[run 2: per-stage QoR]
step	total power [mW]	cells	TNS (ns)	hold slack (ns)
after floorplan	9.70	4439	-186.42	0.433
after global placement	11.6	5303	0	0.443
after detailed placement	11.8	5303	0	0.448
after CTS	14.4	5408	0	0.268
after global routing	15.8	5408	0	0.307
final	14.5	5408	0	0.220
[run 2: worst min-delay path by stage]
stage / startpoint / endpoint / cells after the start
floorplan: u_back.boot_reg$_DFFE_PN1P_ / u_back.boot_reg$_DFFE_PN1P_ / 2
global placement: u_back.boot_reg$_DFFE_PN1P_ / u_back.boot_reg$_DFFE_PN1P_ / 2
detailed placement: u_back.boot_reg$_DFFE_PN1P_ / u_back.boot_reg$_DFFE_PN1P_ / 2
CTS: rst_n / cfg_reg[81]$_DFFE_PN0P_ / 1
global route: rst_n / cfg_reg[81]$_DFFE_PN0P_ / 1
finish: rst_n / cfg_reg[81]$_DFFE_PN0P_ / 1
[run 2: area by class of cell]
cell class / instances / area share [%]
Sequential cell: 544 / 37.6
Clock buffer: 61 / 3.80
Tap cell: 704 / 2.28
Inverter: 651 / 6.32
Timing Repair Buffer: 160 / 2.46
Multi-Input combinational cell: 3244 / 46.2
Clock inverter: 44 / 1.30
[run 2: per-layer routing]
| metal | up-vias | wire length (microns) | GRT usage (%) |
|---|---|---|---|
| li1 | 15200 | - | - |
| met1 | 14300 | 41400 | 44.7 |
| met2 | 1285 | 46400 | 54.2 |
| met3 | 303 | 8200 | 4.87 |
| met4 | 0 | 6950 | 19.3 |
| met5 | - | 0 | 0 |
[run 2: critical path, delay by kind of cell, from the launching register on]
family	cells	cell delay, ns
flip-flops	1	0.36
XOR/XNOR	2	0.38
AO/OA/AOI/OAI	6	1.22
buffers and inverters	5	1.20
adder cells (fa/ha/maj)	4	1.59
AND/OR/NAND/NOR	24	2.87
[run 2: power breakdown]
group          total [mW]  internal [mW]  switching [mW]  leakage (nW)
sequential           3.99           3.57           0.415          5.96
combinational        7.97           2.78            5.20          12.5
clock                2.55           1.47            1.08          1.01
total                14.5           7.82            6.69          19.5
**config.mk**
```make
export PLATFORM = sky130hd
export DESIGN_NAME = indexed_bucket_priority_queue
export DESIGN_NICKNAME = d
export VERILOG_FILES = /design/src/hdl/ibpq_pkg.sv /design/src/hdl/ibpq_ram.sv /design/src/hdl/ibpq_ctrl.sv /design/src/hdl/ibpq_dp.sv /design/src/hdl/indexed_bucket_priority_queue.sv
export VERILOG_INCLUDE_DIRS = /design/src /design/src/hdl
export SDC_FILE = /design/constraint.sdc
export NUM_CORES = 2
export LEC_CHECK = 0
export BUFFER_PORTS_ARGS = -buffer_cell sky130_fd_sc_hd__buf_2
export CORE_ASPECT_RATIO = 1.5
export CORE_MARGIN = 5
export CORE_UTILIZATION = 55
export DETAILED_ROUTE_END_ITERATION = 6
export GPL_TIMING_DRIVEN = 0
export PLACE_DENSITY_LB_ADDON = 0.1
export SYNTH_ARGS = -nofsm -noshare
export SYNTH_HDL_FRONTEND = slang
export SYNTH_SLANG_ARGS = --single-unit
```
**constraint.sdc**
```tcl
create_clock -name clk -period 14.7 [get_ports clk]
set_clock_uncertainty 0.2 [all_clocks]
set_input_delay 2.94 -clock clk [delete_from_list [all_inputs] [get_ports clk]]
set_output_delay 2.94 -clock clk [all_outputs]
set_load 0.005 [all_outputs]
```
**src/hdl/indexed_bucket_priority_queue_defines.svh**
```systemverilog
// Assertion macros used by the queue's datapath.
`ifndef INDEXED_BUCKET_PRIORITY_QUEUE_DEFINES_SVH
`define INDEXED_BUCKET_PRIORITY_QUEUE_DEFINES_SVH

// Same-cycle implication, checked outside reset.
`define IBPQ_ASSERT_NOW(label, ante, cons) \
  label: assert property (@(posedge clk) disable iff (rst) (ante) |-> (cons)) \
    else $error("ibpq check failed");

// Next-cycle implication, checked outside reset.
`define IBPQ_ASSERT_NEXT(label, ante, cons) \
  label: assert property (@(posedge clk) disable iff (rst) (ante) |=> (cons)) \
    else $error("ibpq check failed");

`endif

```
**src/hdl/ibpq_pkg.sv**
```systemverilog
// Types, constants and codes of the indexed priority queue.
package ibpq_pkg;

  localparam int CAPACITY = 64;
  localparam int KEY_W    = 32;
  localparam int PRI_W    = 16;
  localparam int IDX_W    = $clog2(CAPACITY);
  localparam int CNT_W    = $clog2(CAPACITY + 1);
  localparam int ITEM_W   = 32;
  localparam int OCC_W    = 7;

  typedef enum logic [2:0] {
    REQ_PUSH  = 3'd0,
    REQ_POP   = 3'd1,
    REQ_ERASE = 3'd2,
    REQ_FIND  = 3'd3,
    REQ_CLEAR = 3'd4
  } req_code_t;

  typedef enum logic [1:0] {
    ST_OK     = 2'd0,
    ST_ABSENT = 2'd1,
    ST_FULL   = 2'd2
  } status_code_t;

  typedef enum logic [2:0] {
    S_IDLE, S_SCAN, S_SCAN_TAIL, S_DECIDE, S_SWEEP, S_SWEEP_TAIL, S_INSERT, S_FINISH
  } fsm_t;

  typedef struct packed {
    logic [2:0]       req_type;
    logic [KEY_W-1:0] item_key;
    logic [PRI_W-1:0] priority_req;
  } req_t;

  typedef struct packed {
    logic [1:0]        status;
    logic [ITEM_W-1:0] item_out;
    logic [OCC_W-1:0]  occupancy;
  } rsp_t;

  // Controller to datapath commands.
  typedef struct packed {
    logic load;
    logic scan;
    logic sweep;
    logic drop;
    logic insert;
    logic clear_all;
    logic finish;
  } ctl_t;

  // Datapath to controller status.
  typedef struct packed {
    logic ptr_last;
    logic need_drop;
    logic is_push;
    logic is_clear;
  } sts_t;

endpackage

```
**src/hdl/ibpq_ram.sv**
```systemverilog
// Generic simple dual-port RAM with registered read.
module ibpq_ram #(
  parameter int WIDTH = 8,
  parameter int DEPTH = 64
) (
  input  logic                     clk,
  input  logic                     we,
  input  logic [$clog2(DEPTH)-1:0] waddr,
  input  logic [WIDTH-1:0]         wdata,
  input  logic [$clog2(DEPTH)-1:0] raddr,
  output logic [WIDTH-1:0]         rdata
);

  logic [WIDTH-1:0] mem [DEPTH];

  // Write one word, read one word
  always_ff @(posedge clk) begin
    if (we) begin
      mem[waddr] <= wdata;
    end
    rdata <= mem[raddr];
  end

endmodule

```
**src/hdl/ibpq_ctrl.sv**
```systemverilog
// Sequencer for scan, rank sweep and insert phases of each request.
module ibpq_ctrl (
  input  logic          clk,
  input  logic          rst,
  input  logic          start,
  input  ibpq_pkg::sts_t sts,
  output ibpq_pkg::ctl_t cmd,
  output logic          busy
);
  import ibpq_pkg::*;

  fsm_t state, state_next;

  // State register
  always_ff @(posedge clk) begin
    if (rst) begin
      state <= S_IDLE;
    end else begin
      state <= state_next;
    end
  end

  // Next state and commands
  always_comb begin
    state_next = state;
    cmd        = '0;
    case (state)
      S_IDLE: begin
        if (start) begin
          cmd.load   = 1'b1;
          state_next = S_SCAN;
        end
      end
      S_SCAN: begin
        cmd.scan = 1'b1;
        if (sts.ptr_last) begin
          state_next = S_SCAN_TAIL;
        end
      end
      S_SCAN_TAIL: state_next = S_DECIDE;
      S_DECIDE: begin
        if (sts.need_drop) begin
          cmd.drop   = 1'b1;
          state_next = S_SWEEP;
        end else if (sts.is_clear) begin
          cmd.clear_all = 1'b1;
          state_next    = S_FINISH;
        end else if (sts.is_push) begin
          state_next = S_INSERT;
        end else begin
          state_next = S_FINISH;
        end
      end
      S_SWEEP: begin
        cmd.sweep = 1'b1;
        if (sts.ptr_last) begin
          state_next = S_SWEEP_TAIL;
        end
      end
      S_SWEEP_TAIL: state_next = sts.is_push ? S_INSERT : S_FINISH;
      S_INSERT: begin
        cmd.insert = 1'b1;
        state_next = S_FINISH;
      end
      S_FINISH: begin
        cmd.finish = 1'b1;
        state_next = S_IDLE;
      end
      default: state_next = S_IDLE;
    endcase
  end

  assign busy = (state != S_IDLE);

endmodule

```
**src/hdl/ibpq_dp.sv**
```systemverilog
// Slot storage, scan compare, rank sweep and result register.
`include "indexed_bucket_priority_queue_defines.svh"
module ibpq_dp (
  input  logic           clk,
  input  logic           rst,
  input  ibpq_pkg::req_t req,
  input  ibpq_pkg::ctl_t cmd,
  output ibpq_pkg::sts_t sts,
  output logic           done,
  output ibpq_pkg::rsp_t result
);
  import ibpq_pkg::*;

  req_t             cur;
  logic [CAPACITY-1:0] valid;
  logic [CNT_W-1:0] held_count;
  logic [IDX_W-1:0] ptr;
  logic             d_vld, d_sweep;
  logic [IDX_W-1:0] d_idx;

  logic             match_hit, best_hit, free_hit, full_flag;
  logic [IDX_W-1:0] match_idx, best_idx, free_idx;
  logic [IDX_W-1:0] match_rank, best_rank, drop_rank;
  logic [PRI_W-1:0] best_pri;
  logic [KEY_W-1:0] best_key;

  logic [KEY_W-1:0] key_rd;
  logic [PRI_W-1:0] pri_rd;
  logic [IDX_W-1:0] rank_rd;

  logic             slot_we, rank_we, sweep_we, d_live, better, full_now;
  logic [IDX_W-1:0] ins_idx, rank_waddr, rank_wdata, drop_sel_idx, drop_sel_rank;
  logic             is_push, is_pop, is_erase, is_find, is_clear;

  assign is_push  = (cur.req_type == REQ_PUSH);
  assign is_pop   = (cur.req_type == REQ_POP);
  assign is_erase = (cur.req_type == REQ_ERASE);
  assign is_find  = (cur.req_type == REQ_FIND);
  assign is_clear = (cur.req_type == REQ_CLEAR);

  assign sts.ptr_last  = (ptr == IDX_W'(CAPACITY - 1));
  assign sts.need_drop = ((is_push || is_erase) && match_hit) || (is_pop && best_hit);
  assign sts.is_push   = is_push;
  assign sts.is_clear  = is_clear;

  // Lowest free slot after any drop of the matched key
  assign ins_idx  = (match_hit && (!free_hit || match_idx < free_idx)) ? match_idx : free_idx;
  assign full_now = (held_count >= CNT_W'(CAPACITY));
  assign slot_we  = cmd.insert && !full_now;

  assign drop_sel_idx  = is_pop ? best_idx : match_idx;
  assign drop_sel_rank = is_pop ? best_rank : match_rank;

  // Read-back stage compare
  assign d_live   = d_vld && valid[d_idx];
  assign better   = !best_hit || (pri_rd < best_pri) ||
                    ((pri_rd == best_pri) && (rank_rd < best_rank));
  assign sweep_we = d_live && d_sweep && (rank_rd > drop_rank);
  assign rank_we  = sweep_we || slot_we;
  assign rank_waddr = slot_we ? ins_idx : d_idx;
  assign rank_wdata = slot_we ? held_count[IDX_W-1:0] : rank_rd - 1'b1;

  ibpq_ram #(.WIDTH(KEY_W), .DEPTH(CAPACITY)) u_key_ram (
    .clk(clk), .we(slot_we), .waddr(ins_idx), .wdata(cur.item_key),
    .raddr(ptr), .rdata(key_rd)
  );
  ibpq_ram #(.WIDTH(PRI_W), .DEPTH(CAPACITY)) u_pri_ram (
    .clk(clk), .we(slot_we), .waddr(ins_idx), .wdata(cur.priority_req),
    .raddr(ptr), .rdata(pri_rd)
  );
  ibpq_ram #(.WIDTH(IDX_W), .DEPTH(CAPACITY)) u_rank_ram (
    .clk(clk), .we(rank_we), .waddr(rank_waddr), .wdata(rank_wdata),
    .raddr(ptr), .rdata(rank_rd)
  );

  // Latch request, advance pointer, track read-back pipe
  always_ff @(posedge clk) begin
    if (cmd.load) begin
      cur <= req;
    end
    if (cmd.load || cmd.drop) begin
      ptr <= '0;
    end else if (cmd.scan || cmd.sweep) begin
      ptr <= ptr + 1'b1;
    end
    d_idx   <= ptr;
    d_sweep <= cmd.sweep;
    if (rst) begin
      d_vld <= 1'b0;
    end else begin
      d_vld <= cmd.scan || cmd.sweep;
    end
  end

  // Scan results: key match, best candidate, first free slot
  always_ff @(posedge clk) begin
    if (rst || cmd.load) begin
      match_hit <= 1'b0;
      best_hit  <= 1'b0;
      free_hit  <= 1'b0;
      full_flag <= 1'b0;
    end else begin
      if (d_vld && !d_sweep) begin
        if (d_live && key_rd == cur.item_key) begin
          match_hit <= 1'b1;
        end
        if (d_live && better) begin
          best_hit <= 1'b1;
        end
        if (!valid[d_idx] && !free_hit) begin
          free_hit <= 1'b1;
        end
      end
      if (cmd.insert && full_now) begin
        full_flag <= 1'b1;
      end
    end
  end

  // Payload of the scan results
  always_ff @(posedge clk) begin
    if (d_vld && !d_sweep) begin
      if (d_live && key_rd == cur.item_key) begin
        match_idx  <= d_idx;
        match_rank <= rank_rd;
      end
      if (d_live && better) begin
        best_idx  <= d_idx;
        best_rank <= rank_rd;
        best_pri  <= pri_rd;
        best_key  <= key_rd;
      end
      if (!valid[d_idx] && !free_hit) begin
        free_idx <= d_idx;
      end
    end
    if (cmd.drop) begin
      drop_rank <= drop_sel_rank;
    end
  end

  // Valid bits and count
  always_ff @(posedge clk) begin
    if (rst || cmd.clear_all) begin
      valid      <= '0;
      held_count <= '0;
    end else if (cmd.drop) begin
      valid[drop_sel_idx] <= 1'b0;
      held_count          <= held_count - 1'b1;
    end else if (slot_we) begin
      valid[ins_idx] <= 1'b1;
      held_count     <= held_count + 1'b1;
    end
  end

  // Result beat
  always_ff @(posedge clk) begin
    if (rst) begin
      done <= 1'b0;
    end else begin
      done <= cmd.finish;
    end
    if (cmd.finish) begin
      result.occupancy <= OCC_W'(held_count);
      result.item_out  <= '0;
      result.status    <= ST_OK;
      if (is_push && full_flag) begin
        result.status <= ST_FULL;
      end else if (is_pop) begin
        if (best_hit) begin
          result.item_out <= ITEM_W'(best_key);
        end else begin
          result.status <= ST_ABSENT;
        end
      end else if (is_erase && !match_hit) begin
        result.status <= ST_ABSENT;
      end else if (is_find) begin
        if (match_hit) begin
          result.item_out <= ITEM_W'(cur.item_key);
        end else begin
          result.status <= ST_ABSENT;
        end
      end
    end
  end

  `IBPQ_ASSERT_NOW(a_count_matches_valid, 1'b1, $countones(valid) == held_count)
  `IBPQ_ASSERT_NOW(a_drop_hits_valid, cmd.drop, valid[drop_sel_idx])
  `IBPQ_ASSERT_NOW(a_insert_into_free, slot_we, !valid[ins_idx])
  `IBPQ_ASSERT_NEXT(a_finish_gives_beat, cmd.finish, done)

endmodule

```
**src/hdl/indexed_bucket_priority_queue.sv**
```systemverilog
// Top level of the keyed priority queue with arrival order among equal priorities.
//
// Pulse start with a request while busy is low; busy rises on the next cycle and the
// single result beat appears on result with done high for exactly one cycle, which
// the receiver must take as it comes. Each request first scans all 64 slots through
// the slot memories (one slot per cycle). A find, a clear, a miss, a pop of an empty
// queue or an unused code then finishes; a push of a new key also passes through the
// insert state, where it is stored or dropped as full. A pop, an erase of a held key
// or a push of a held key also runs a second pass over all 64 entries of the
// arrival-rank memory to close the gap in arrival order, and the push then inserts.
// busy falls in the cycle that carries done, so the next request can be taken at the
// edge that ends it.
// No clearing pass after reset.
module indexed_bucket_priority_queue (
  input  logic           clk,
  input  logic           rst,
  input  logic           start,
  input  ibpq_pkg::req_t req,
  output logic           busy,
  output logic           done,
  output ibpq_pkg::rsp_t result
);
  import ibpq_pkg::*;

  ctl_t cmd;
  sts_t sts;

  ibpq_ctrl u_ctrl (
    .clk(clk), .rst(rst), .start(start), .sts(sts), .cmd(cmd), .busy(busy)
  );

  ibpq_dp u_dp (
    .clk(clk), .rst(rst), .req(req), .cmd(cmd), .sts(sts), .done(done), .result(result)
  );

endmodule

```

_What you are asked to do_
Reproduce the lines of the records exactly, from the first one through the line that contains "stage / startpoint".

_Response to the task_
[run 2: per-stage QoR]
step	total power [mW]	cells	TNS (ns)	hold slack (ns)
after floorplan	9.70	4439	-186.42	0.433
after global placement	11.6	5303	0	0.443
after detailed placement	11.8	5303	0	0.448
after CTS	14.4	5408	0	0.268
after global routing	15.8	5408	0	0.307
final	14.5	5408	0	0.220
[run 2: worst min-delay path by stage]
stage / startpoint / endpoint / cells after the start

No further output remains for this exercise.